* Items from a dataset *
—————

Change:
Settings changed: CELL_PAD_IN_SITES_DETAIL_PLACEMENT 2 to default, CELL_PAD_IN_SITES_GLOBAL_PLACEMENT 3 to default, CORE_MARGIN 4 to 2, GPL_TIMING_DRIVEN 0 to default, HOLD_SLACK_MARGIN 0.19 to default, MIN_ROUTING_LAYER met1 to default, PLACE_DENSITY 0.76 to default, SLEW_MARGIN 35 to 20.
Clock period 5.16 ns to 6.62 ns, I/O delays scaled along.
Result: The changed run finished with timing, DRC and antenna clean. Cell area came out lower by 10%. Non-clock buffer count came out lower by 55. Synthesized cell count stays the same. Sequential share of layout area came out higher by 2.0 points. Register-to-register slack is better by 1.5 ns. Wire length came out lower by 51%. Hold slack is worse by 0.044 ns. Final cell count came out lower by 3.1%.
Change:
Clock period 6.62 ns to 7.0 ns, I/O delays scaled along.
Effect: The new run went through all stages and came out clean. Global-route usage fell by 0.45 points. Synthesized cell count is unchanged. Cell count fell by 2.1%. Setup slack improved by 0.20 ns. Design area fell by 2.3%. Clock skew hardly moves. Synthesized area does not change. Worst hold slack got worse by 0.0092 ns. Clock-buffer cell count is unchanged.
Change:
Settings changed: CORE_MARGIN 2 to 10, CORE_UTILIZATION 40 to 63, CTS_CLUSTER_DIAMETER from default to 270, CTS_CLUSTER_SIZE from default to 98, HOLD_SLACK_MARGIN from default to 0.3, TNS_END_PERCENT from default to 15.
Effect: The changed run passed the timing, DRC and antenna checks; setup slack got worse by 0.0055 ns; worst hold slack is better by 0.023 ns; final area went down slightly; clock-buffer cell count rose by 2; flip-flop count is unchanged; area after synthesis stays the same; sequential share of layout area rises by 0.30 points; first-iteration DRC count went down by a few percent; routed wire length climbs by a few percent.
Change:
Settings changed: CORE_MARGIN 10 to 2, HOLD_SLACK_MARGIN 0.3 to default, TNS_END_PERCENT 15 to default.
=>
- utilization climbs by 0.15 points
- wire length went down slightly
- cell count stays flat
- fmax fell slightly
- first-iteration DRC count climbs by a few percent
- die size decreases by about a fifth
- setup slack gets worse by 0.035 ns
==> inputs of trial 98 <==
## ALU_TOP
module ALU_TOP 
#( parameter OP_DATA_WIDTH = 16 ,
             Arith_OUT_WIDTH = OP_DATA_WIDTH + OP_DATA_WIDTH ,            
             Logic_OUT_WIDTH = OP_DATA_WIDTH ,
             Shift_OUT_WIDTH = OP_DATA_WIDTH ,
             CMP_OUT_WIDTH = 3 
)
(
input  wire [OP_DATA_WIDTH-1:0]    A   ,
input  wire [OP_DATA_WIDTH-1:0]    B   ,
input  wire [3:0]                  ALU_FUNC ,
input  wire                        CLK ,
output wire [Arith_OUT_WIDTH-1:0]  Arith_OUT,
output wire                        Carry_OUT,
output wire                        Arith_Flag,
output wire [Logic_OUT_WIDTH-1:0]  Logic_OUT,
output wire                        Logic_Flag,
output wire [Shift_OUT_WIDTH-1:0]  Shift_OUT,
output wire                        Shift_Flag,
output wire [CMP_OUT_WIDTH-1:0]    CMP_OUT,
output wire                        CMP_Flag
);
Settings: LEC_CHECK=0, CAP_MARGIN=5, CELL_PAD_IN_SITES_DETAIL_PLACEMENT=1, CELL_PAD_IN_SITES_GLOBAL_PLACEMENT=3, CORE_MARGIN=7, CORE_UTILIZATION=56, CTS_CLUSTER_DIAMETER=66, CTS_CLUSTER_SIZE=54, GPL_ROUTABILITY_DRIVEN=1, MAX_ROUTING_LAYER=met5, MIN_ROUTING_LAYER=met1, PLACE_DENSITY=0.93, SETUP_SLACK_MARGIN=0.1, SLEW_MARGIN=20, TNS_END_PERCENT=80; clock period 100.0 ns.
run.sh (not shown) runs the stock make flow with config.mk's settings and CLKGATE_MAP_FILE=.
==> inputs of build 9, as changes to trial 98 <==
==> flow/config.mk (replaced) <==
export PLATFORM = sky130hd
export DESIGN_NAME = ALU_TOP
export DESIGN_NICKNAME = ALU_TOP
export VERILOG_FILES = /design/flow/design.v
export SDC_FILE = /design/flow/constraint.sdc
export NUM_CORES = 4
export LEC_CHECK = 0
export CAP_MARGIN = 0
export CORE_MARGIN = 2
export CORE_UTILIZATION = 70
export CTS_CLUSTER_DIAMETER = 203
export CTS_CLUSTER_SIZE = 38
export MAX_ROUTING_LAYER = met4
export MIN_ROUTING_LAYER = met1
export SETUP_SLACK_MARGIN = 0.1
export SLEW_MARGIN = 20
export TNS_END_PERCENT = 80
==> flow/constraint.sdc (replaced) <==
create_clock -name core_clock -period 93.2 [get_ports {CLK}]
set_input_delay 18.6400 -clock core_clock [delete_from_list [all_inputs] [get_ports {CLK}]]
set_output_delay 18.6400 -clock core_clock [all_outputs]
set_load 0.01 [all_outputs]
==> qor summary <==
|  | build 9 | trial 98 |
|---|---|---|
| Share of the yosys chip area belonging to registers | 0.0413 | 0.0413 |
| Standard cell core area | 0.0477 mm^2 | 0.0601 mm^2 |
| Chip area line of the yosys report | 0.0339 mm^2 | 0.0339 mm^2 |
| Proportion of netlist area held by the largest area contributor | 0.201 | 0.201 |
| Number of instances in the synthesized netlist | 4,529 | 4,529 |
| Adder-cell share of the synthesized area | 0.317 | 0.317 |
| Post-Synthesis Cell Area | 0.0339 mm^2 | 0.0339 mm^2 |
| MUX area fraction | 0.0467 | 0.0467 |
| Most frequently used cell type in the post-synthesis netlist | sky130_fd_sc_hd__ha_1 | sky130_fd_sc_hd__ha_1 |
| Per-instance average area after synthesis | 7.49 um^2 | 7.49 um^2 |
| Distinct cells, synth | 129 | 129 |
| Top cell type by total area after synthesis | sky130_fd_sc_hd__ha_1 | sky130_fd_sc_hd__ha_1 |
| Status | aborted with a tool error | aborted with a tool error |
| Last stage reached | global routing (5_1_grt) | global placement without I/O (3_1_place_gp_skip_io) |
| Fp_density | 0.710 | 0.564 |
| Top flip-flop cell by instance count after synthesis | sky130_fd_sc_hd__dfxtp_1 | sky130_fd_sc_hd__dfxtp_1 |
| And-or/or-and share of the synthesized area | 0.250 | 0.250 |
| Synth Warn # | 5 | 5 |
| Num rows | 80 | 90 |
| Number of enable flip-flop cells | 0 | 0 |
| Fraction of registers with async set/reset | 0 | 0 |
| Area of the die | 0.0502 mm^2 | 0.0676 mm^2 |
| XOR-XNOR Cells, Area Fraction | 0.0601 | 0.0601 |
| Synthesized registers | 70 | 70 |
| Simple-gate share of the synthesized area | 0.224 | 0.224 |
| Horizontal die dimension | 224 um | 260 um |
| Die span in y | 224 um | 260 um |
| Post-synthesis cell count from yosys | 4,529 | 4,529 |
==> flow/run.sh <==
#!/bin/bash
# the make line also repeats each setting of config.mk as NAME=value (left out here)
make -C /OpenROAD-flow-scripts/flow DESIGN_CONFIG=/design/flow/config.mk WORK_HOME=/design/flow/orfs CLKGATE_MAP_FILE= finish
==> flow/config.mk <==
export PLATFORM = sky130hd
export DESIGN_NAME = CPU
export DESIGN_NICKNAME = CPU
export VERILOG_FILES = /design/flow/design.v
export SDC_FILE = /design/flow/constraint.sdc
export NUM_CORES = 4
export LEC_CHECK = 0
export CAP_MARGIN = 20
export CELL_PAD_IN_SITES_GLOBAL_PLACEMENT = 0
export CORE_MARGIN = 2
export CORE_UTILIZATION = 69
export CTS_CLUSTER_DIAMETER = 29
export CTS_CLUSTER_SIZE = 36
export GPL_TIMING_DRIVEN = 1
export MAX_ROUTING_LAYER = met4
export PLACE_DENSITY = 0.66
export SETUP_SLACK_MARGIN = 1.93
export SLEW_MARGIN = 20
export TNS_END_PERCENT = 35
==> flow/constraint.sdc <==
create_clock -name core_clock -period 6.67 [get_ports {clk}]
set_input_delay 1.3340 -clock core_clock [delete_from_list [all_inputs] [get_ports {clk}]]
set_output_delay 1.3340 -clock core_clock [all_outputs]
set_load 0.01 [all_outputs]
==> inputs of run Z <==
## top
module top(
    input wire clk,
    input wire reset,
    input wire [7:0] next_in,
    output wire [7:0] f
    );
    wire [7:0] r1,r2,r3,r4,r5,r6,r7,r8,r9,r10;  
    wire [9:0] load, mul_en, add1_en, add2_en, mul_read, add1_read, add2_read;
    wire [3:0] state;
    controller C1(
        clk,
        reset,
        state,
        load, mul_en, add1_en, add2_en, mul_read, add1_read, add2_read  
    );
    datapath DP1(
        clk,
        reset,
        state,
        next_in,
        load, mul_en, add1_en, add2_en, mul_read, add1_read, add2_read,  
        r1,r2,r3,r4,r5,r6,r7,r8,r9,r10,  
        f
    );
endmodule
clock: 7.55 ns
lec_check: 0
abc_area: 0
cap_margin: 20
core_margin: 2
core_utilization: 72
cts_cluster_diameter: 400
cts_cluster_size: 95
place_density: 0.8
slew_margin: 20
run.sh (not shown) runs the stock make flow with config.mk's settings and CLKGATE_MAP_FILE=.
==> inputs of run C, as changes to run Z <==
==> flow/config.mk (replaced) <==
export PLATFORM = sky130hd
export DESIGN_NAME = top
export DESIGN_NICKNAME = top
export VERILOG_FILES = /design/flow/design.v
export SDC_FILE = /design/flow/constraint.sdc
export NUM_CORES = 4
export LEC_CHECK = 0
export CAP_MARGIN = 20
export CORE_MARGIN = 2
export CORE_UTILIZATION = 40
export SLEW_MARGIN = 20
==> flow/constraint.sdc (replaced) <==
create_clock -name core_clock -period 11.6 [get_ports {clk}]
set_input_delay 2.3200 -clock core_clock [delete_from_list [all_inputs] [get_ports {clk}]]
set_output_delay 2.3200 -clock core_clock [all_outputs]
set_load 0.01 [all_outputs]
==> inputs of run R, as changes to run Z <==
==> flow/config.mk (replaced) <==
export PLATFORM = sky130hd
export DESIGN_NAME = top
export DESIGN_NICKNAME = top
export VERILOG_FILES = /design/flow/design.v
export SDC_FILE = /design/flow/constraint.sdc
export NUM_CORES = 4
export LEC_CHECK = 0
export CAP_MARGIN = 20
export CELL_PAD_IN_SITES_GLOBAL_PLACEMENT = 1
export CORE_MARGIN = 2
export CORE_UTILIZATION = 42
export CTS_CLUSTER_DIAMETER = 133
export CTS_CLUSTER_SIZE = 20
export GPL_TIMING_DRIVEN = 0
export MAX_ROUTING_LAYER = met4
export SLEW_MARGIN = 20
==> flow/constraint.sdc (replaced) <==
create_clock -name core_clock -period 10.0 [get_ports {clk}]
set_input_delay 2.0000 -clock core_clock [delete_from_list [all_inputs] [get_ports {clk}]]
set_output_delay 2.0000 -clock core_clock [all_outputs]
set_load 0.01 [all_outputs]
==> inputs of run A, as changes to run Z <==
--- a/flow/config.mk
+++ b/flow/config.mk
@@ -7,9 +7,11 @@
 export LEC_CHECK = 0
-export ABC_AREA = 0
+export ABC_AREA = 1
 export CAP_MARGIN = 20
+export CELL_PAD_IN_SITES_GLOBAL_PLACEMENT = 0
 export CORE_MARGIN = 2
 export CORE_UTILIZATION = 72
-export CTS_CLUSTER_DIAMETER = 400
-export CTS_CLUSTER_SIZE = 95
-export PLACE_DENSITY = 0.8
+export CTS_CLUSTER_DIAMETER = 133
+export CTS_CLUSTER_SIZE = 49
+export PLACE_DENSITY_LB_ADDON = 0.2
 export SLEW_MARGIN = 20
+export TNS_END_PERCENT = 5
==> flow/constraint.sdc (replaced) <==
create_clock -name core_clock -period 7.86 [get_ports {clk}]
set_input_delay 1.5720 -clock core_clock [delete_from_list [all_inputs] [get_ports {clk}]]
set_output_delay 1.5720 -clock core_clock [all_outputs]
set_load 0.01 [all_outputs]
==> results <==
- Run R finished but failed the layout checks on negative setup slack. Run Z never finished: it broke off in clock tree synthesis, error DPL-0033. Run A did not get past global routing. Run C finished clean.
- Between run C and run R, the lower hold slack is in run C (gap 0.81 ps).
- Sequential share of layout area: run R is lower than run C (1.6 points).
- Against run C, the clock power of run R is larger by 9.7%.
- Of run C and run R, run R has the higher sequential power (gap about 13%, measured against run R).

—————

* Goal of the exercise *
Your answer should be the lines above, from the line containing "- utilization climbs by 0.15 points" up to and including the line containing "- die size decreases by about a fifth", reproduced exactly and with nothing else.

* Written response *
- utilization climbs by 0.15 points
- wire length went down slightly
- cell count stays flat
- fmax fell slightly
- first-iteration DRC count climbs by a few percent
- die size decreases by about a fifth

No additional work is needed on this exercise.